2017's Dollar Collapse Is The Worst Start Since 1985

Tyler Durden's picture

Authored by Steven Vannelli via Knowledge Leaders Capital blog,

The USD is off to its worst start since 1985, down about 9%. In the chart below (courtesy of Bianco Research), it appears the USD is tracing its performance in 1985 quite closely. Of course, 1985 was the worst year for the USD in almost 40 years, so if we stay on the current path, expect the USD to drop another 10% from here.

The weak USD is setting up a possibly profitable rotation out of US equities into longer dated US Treasuries. In the next chart, I take the total return of our KLSU DM Americas Index (top 85% of North American market cap) relative to the JP Morgan Government Bond 15+ Years Index. I overlay the USD, and as can be seen from the chart, the relative performance of stocks vs. bonds tracks the USD fairly closely. If the stock/bond ratio follows the USD back to its May 2016 lows, bonds could outperform stocks by about 35%.

The likely mechanism is a plunge in real rates, or TIPS. In this next chart, I overlay 10-year TIPS on the USD (inverted). The last time the USD was around this level, 10-year TIPS yields were zero.

Same idea with 30-year TIPS. Here I use 30-year TIPS and overlay on the USD. The last time the USD was at these levels, 30-year TIPS yielded about 70bps.

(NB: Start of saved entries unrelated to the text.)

`config.mk`:
```
export PLATFORM = sky130hd
export DESIGN_NAME = TOP_BRIDGE
export DESIGN_NICKNAME = TOP_BRIDGE
export VERILOG_FILES = /design/flow/design.v
export SDC_FILE = /design/flow/constraint.sdc
export NUM_CORES = 4
export LEC_CHECK = 0
export ABC_AREA = 0
export CAP_MARGIN = 20
export CELL_PAD_IN_SITES_DETAIL_PLACEMENT = 0
export CORE_MARGIN = 2
export CORE_UTILIZATION = 51
export HOLD_SLACK_MARGIN = 0.01
export PLACE_DENSITY = 0.58
export SETUP_SLACK_MARGIN = 0.85
export SLEW_MARGIN = 20
```
`constraint.sdc`:
```
create_clock -name core_clock -period 3.63 [get_ports {Hclk}]
set_input_delay 0.7260 -clock core_clock [delete_from_list [all_inputs] [get_ports {Hclk}]]
set_output_delay 0.7260 -clock core_clock [all_outputs]
set_load 0.01 [all_outputs]
```
`design.v`:
```
`timescale 1ns / 1ps
module AHB_MASTER(
                     input             Hclk,
                     input             Hresetn,
                     input [1:0]       Htrans,
                     input [31:0]      Haddr,
                     input [31:0]      Hwdata,
                     input [1:0]       Hburst,
                     input             Hwrite, Hsel, Hready,
                     output reg [31:0]  Haddr_temp,
                     output reg [31:0]  Hwdata_temp,
                     output reg        valid,
                     output reg        Hwrite_temp
                 );
parameter [1:0] IDLE     = 2'b00;
parameter [1:0] BUSY     = 2'b01;
parameter [1:0] ADDRESS  = 2'b10;
parameter [1:0] TRANSFER = 2'b11;
(*MARK_DEBUG = "TRUE"*)(*KEEP = "TRUE"*)reg [1:0] present_state;
(*MARK_DEBUG = "TRUE"*)(*KEEP = "TRUE"*)reg [1:0] next_state;
reg [31:0] addr;
reg [31:0] data;
reg [3:0] count;
reg [3:0] count_next;
always @(posedge Hclk) begin
    if (Hresetn == 1'b0) begin
        addr <= 'b0;
        data <= 'b0;
    end else begin
        if(present_state == ADDRESS || present_state == TRANSFER)
        begin
            addr <= Haddr;
            data <= Hwdata;
        end
    end
end
always @(posedge Hclk) begin
    if (Hresetn == 1'b0) begin
        present_state <= IDLE;
        count <= 4'd0;
    end else begin
        present_state <= next_state;
        count <= count_next;
    end
end
always @* begin
    count_next = count;
    case(present_state)
        IDLE: begin
            if (Hsel && Htrans == 2'b01) begin
                next_state = BUSY;
            end else if (Hsel && (Htrans == 2'b10 || Htrans == 2'b11) && Hready) begin
                next_state = ADDRESS;
            end else begin
                next_state = IDLE;
            end
        end
        BUSY: begin
            if (Hsel && Htrans == 2'b10 && Hready) begin
                next_state = ADDRESS;
            end else if ((Hsel && (Htrans == 2'b01)) || (!Hready)) begin
                next_state = BUSY;
            end else begin
                next_state = IDLE;
            end
        end
        ADDRESS: begin
            if (Hsel && (Htrans == 2'b10 || Htrans == 2'b11) && Hready) begin
                next_state = TRANSFER;
            end else if ((Hsel && (Htrans == 2'b01)) || (!Hready)) begin
                next_state = BUSY;
            end else begin
                next_state = IDLE;   
            end
        end
        TRANSFER: begin
            if (!Hsel || Htrans == 2'b00) begin
                next_state = IDLE;
            end else if ((Htrans == 2'b01) || (!Hready)) begin
                next_state = BUSY;
            end else begin
                case (Hburst)
                    2'b00: next_state = ADDRESS;
                    2'b01: next_state = TRANSFER;
                    2'b10: 
                    begin
                        if(count<=3)
                        begin
                            next_state = TRANSFER;
                            count_next = count+1'b1;
                        end
                        else begin
                            next_state = ADDRESS;
                            count_next = 4'd0;
                        end
                    end
                    2'b11: 
                    begin
                        if(count<=7)
                        begin
                            next_state = TRANSFER;
                            count_next = count+1'b1;
                        end
                        else begin
                            next_state = ADDRESS;
                            count_next = 4'd0;
                        end
                    end
                    default: next_state = IDLE;  
                endcase
            end
        end
        default: begin
            next_state = IDLE;  
        end
    endcase
end
always @(posedge Hclk) begin
    case(present_state)
        IDLE: begin
            valid <= 1'b0;
            Haddr_temp  <= 'b0;
            Hwdata_temp <= 'b0;
            Hwrite_temp <= 1'b0; 
        end
        BUSY: begin
            valid <= valid;
            Haddr_temp  <= Haddr_temp;
            Hwdata_temp <= Hwdata_temp;
            Hwrite_temp <= Hwrite_temp; 
        end
        ADDRESS: begin
            valid <= valid;
            Haddr_temp  <= addr;
            if(Hburst == 2'b00)
            begin
                Hwdata_temp <= data;
                Hwrite_temp <= Hwrite;
            end
            else
            begin
                Hwdata_temp <= Hwdata_temp;
                Hwrite_temp <= Hwrite_temp; 
           end
        end
        TRANSFER: begin
            case (Hburst)
                2'b00: begin
                    valid <= 1'b1;
                    Haddr_temp <= Haddr_temp;
                    Hwdata_temp <= data;
                    Hwrite_temp <= Hwrite; 
                end
                2'b01: begin
                    valid <= 1'b1;
                    Haddr_temp <= Haddr_temp + 1'b1;  
                    Hwdata_temp <= data;  
                    Hwrite_temp <= Hwrite;
                end
                2'b10: begin
                    if (Haddr_temp < (Haddr + 4)) begin
                        valid <= 1'b1;
                        Hwdata_temp <= data;
                        Haddr_temp <=  Haddr_temp + 1'b1;
                        Hwrite_temp <= Hwrite;
                    end else begin
                        valid <= 1'b1;
                        Hwdata_temp <= data;
                        Haddr_temp <=  addr;
                        Hwrite_temp <= Hwrite;
                    end
                end
                2'b11: begin
                    if (Haddr_temp < (Haddr + 8)) begin
                        valid <= 1'b1;
                        Hwdata_temp <= data;
                        Haddr_temp <= Haddr_temp + 1'b1;  
                        Hwrite_temp <= Hwrite;
                    end else begin
                        valid <= 1'b1;
                        Hwdata_temp <= data;
                        Haddr_temp <= addr;                
                        Hwrite_temp <= Hwrite;
                    end
                end
                default: begin
                    valid <= 1'b0;
                    Haddr_temp  <= 'b0;
                    Hwdata_temp <= 'b0;
                    Hwrite_temp <= 'b0; 
                end
            endcase
        end
    endcase
end
endmodule
`timescale 1ns / 1ps
module APB_SLAVE(
input Presetn,
input Pclk,
input [32:0] addr_temp,
input [31:0] data_temp,
input [31:0] Prdata,
input transfer,
input Pready,
output reg    Psel,
output reg [31:0] Paddr,
output reg [31:0] Pdata,
output reg [31:0] rdata_temp,
output reg Pwrite,
output reg Penable
);
reg [2:0] present_state, next_state;
parameter idle  = 2'b01;
parameter setup  = 2'b10;
parameter enable = 2'b11;
always@(posedge Pclk)
begin
  if(!Presetn)
     present_state <= idle;
  else
     present_state <= next_state;
end
always@(*)
begin
next_state = idle;
case(present_state)
idle:
   begin
     if(!transfer)
        next_state = idle;
     else
        next_state = setup;
   end
setup:
    begin      
     if(Psel)
     next_state = enable;
     else
     next_state = idle;
    end
enable:
    begin
     if(Psel)
       if(transfer)
         begin
           if(Pready)
             begin
             next_state = setup;
             end
           else 
             next_state = enable;
         end
     else
       next_state = idle;
   end    
endcase
end
always @(posedge Pclk)
begin
if(!Presetn)
begin
 Psel       <= 1'b0;
 Penable    <= 1'b0;
 Paddr      <= 32'b0;
 Pdata      <= 32'b0;
 rdata_temp <= 32'b0;
 Pwrite     <= 1'b0;
end
else
case(present_state)
idle:
begin
 Psel    <= 1'b1;
 Penable <= 1'b0;
end 
setup:
 Penable <= 1'b0;
enable:
     begin
     if(Psel)
       Penable <= 1'b1;
       if(transfer)
         begin
           if(Pready)
             begin
             Paddr <= addr_temp[31:0];
             Pwrite <= addr_temp[32];
              if(addr_temp[32])
               begin
                 Pdata  <= data_temp;
                 rdata_temp  <= 'b0;
               end
               else
               begin
                 Pdata  <= Pdata;
                 rdata_temp  <= Prdata;
               end  
             end 
             end
end
endcase
end
endmodule
module FIFO_SYNC #(
    parameter WIDTH = 32,
    parameter DEPTH = 16,
    parameter AW    = 4
)(
    input                  clk,
    input                  rst,
    input      [WIDTH-1:0] din,
    input                  wr_en,
    input                  rd_en,
    output reg [WIDTH-1:0] dout,
    output                 full,
    output                 empty
);
reg [WIDTH-1:0] mem [0:DEPTH-1];
reg [AW-1:0]    wptr;
reg [AW-1:0]    rptr;
reg [AW:0]      count;
wire do_wr = wr_en && !full;
wire do_rd = rd_en && !empty;
assign full  = (count == DEPTH);
assign empty = (count == 0);
always @(posedge clk) begin
    if (do_wr)
        mem[wptr] <= din;
end
always @(posedge clk) begin
    if (rst) begin
        wptr  <= {AW{1'b0}};
        rptr  <= {AW{1'b0}};
        count <= {(AW+1){1'b0}};
        dout  <= {WIDTH{1'b0}};
    end else begin
        if (do_wr)
            wptr <= wptr + 1'b1;
        if (do_rd) begin
            rptr <= rptr + 1'b1;
            dout <= mem[rptr];
        end
        case ({do_wr, do_rd})
            2'b10:   count <= count + 1'b1;
            2'b01:   count <= count - 1'b1;
            default: count <= count;
        endcase
    end
end
endmodule
`timescale 1ns / 1ps
module FIFO_CONTROL(
                     input Hclk,
                     input Hresetn,
                     input[31:0]  Haddr_temp,
                     input[31:0]  Hwdata_temp,
                     input       valid,
                     input       Hwrite_temp,
                     input       Pready,
                     output [31:0] data_temp,
                     output [32:0] addr_temp,
                     output transfer,
                     output full
    );
    wire resetn,empty_data, wr_en,rd_en,full_data,full_addr,empty_addr;
    wire [32:0] addr_in;
    FIFO_SYNC #(.WIDTH(32)) F1(
  .rst(resetn),                   
  .clk(Hclk),                
  .din(Hwdata_temp),                   
  .wr_en(wr_en),               
  .rd_en(rd_en),               
  .dout(data_temp),                 
  .full(full_data),                 
  .empty(empty_data)               
);
FIFO_SYNC #(.WIDTH(33)) F2 (
  .rst(resetn),                   
  .clk(Hclk),                
  .din(addr_in),                   
  .wr_en(wr_en),               
  .rd_en(rd_en),               
  .dout(addr_temp),                 
  .full(full_addr),                 
  .empty(empty_addr)               
);
assign full     =  full_data || full_addr;
assign transfer = (!empty_data && !empty_addr);
assign wr_en    =  valid && Hwrite_temp;
assign rd_en    =  transfer && Pready ;
assign addr_in  =  {Hwrite_temp, Haddr_temp};
assign resetn   = !Hresetn;
endmodule
`timescale 1ns / 1ps
module TOP_BRIDGE(
   input Hclk, Hresetn,
                     input [1:0]       Htrans,
                     input [31:0]       Haddr,
                     input [31:0]       Hwdata,
                     input [1:0]       Hburst,
                     input             Hwrite,
                     input             Hsel,
                     input             Pready,
                     input [31:0]      Prdata,
                     output Psel,
                     output [31:0] Paddr,
                     output [31:0] Pdata,
                     output [31:0] rdata_temp,
                     output Pwrite,
                     output Penable
    );
                    wire [31:0]  Haddr_temp;
                    wire [31:0]  Hwdata_temp;
                    wire         valid;
                    wire         Hwrite_temp;
                    wire [31:0]  data_temp;
                    wire [32:0]  addr_temp;
                    wire         transfer;
                    wire         full;
                    wire         Hready;
                    assign Hready = !full;
                    AHB_MASTER AS (
                      .Hclk(Hclk),
                      .Hresetn(Hresetn),
                      .Htrans(Htrans),
                      .Haddr(Haddr),
                      .Hwdata(Hwdata),
                      .Hburst(Hburst),
                      .Hwrite(Hwrite), 
                      .Hsel(Hsel), 
                      .Hready(Hready),
                      .Haddr_temp(Haddr_temp),
                      .Hwdata_temp(Hwdata_temp),
                      .valid(valid),
                      .Hwrite_temp(Hwrite_temp)
                    );  
                    FIFO_CONTROL FC (
                      .Hclk(Hclk), 
                      .Hresetn(Hresetn),
                      .Haddr_temp(Haddr_temp),
                      .Hwdata_temp(Hwdata_temp),
                      .valid(valid),
                      .Hwrite_temp(Hwrite_temp),
                      .Pready(Pready),
                     .data_temp(data_temp),
                     .addr_temp(addr_temp),
                     .transfer(transfer),
                     .full(full)
                    );
                    APB_SLAVE AM (
                    .Presetn(Hresetn),
                    .Pclk(Hclk),
                    .addr_temp(addr_temp),
                    .data_temp(data_temp),
                    .Prdata(Prdata),
                    .transfer(transfer),
                    .Pready(Pready),
                    .Psel(Psel),
                    .Paddr(Paddr),
                    .Pdata(Pdata),
                    .rdata_temp(rdata_temp),
                    .Pwrite(Pwrite),
                    .Penable(Penable)
                    );
endmodule
```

Even if breakeven inflation remained unchanged, there appears to be 30-50bps of downside to real rates based on the weaker USD. For a 30-year bond, with a 20-year duration, 30bps of downside would equate to about a 6% return. If the USD falls back into the 80s, shorter dated TIPS yields could easily fall back into negative territory. This could be what gold is sniffing out. Either gold should be at $1,150 or 10-year TIPS should already be around 20bps. If gold breaks above the June 7, 2017 high at $1,291, TIPS should follow.

Since 2003, gold has exhibited a -87% correlation to 10-year TIPS yields. Interesting the high print on gold was in September 2011, when 10-year TIPS yielded 5bps.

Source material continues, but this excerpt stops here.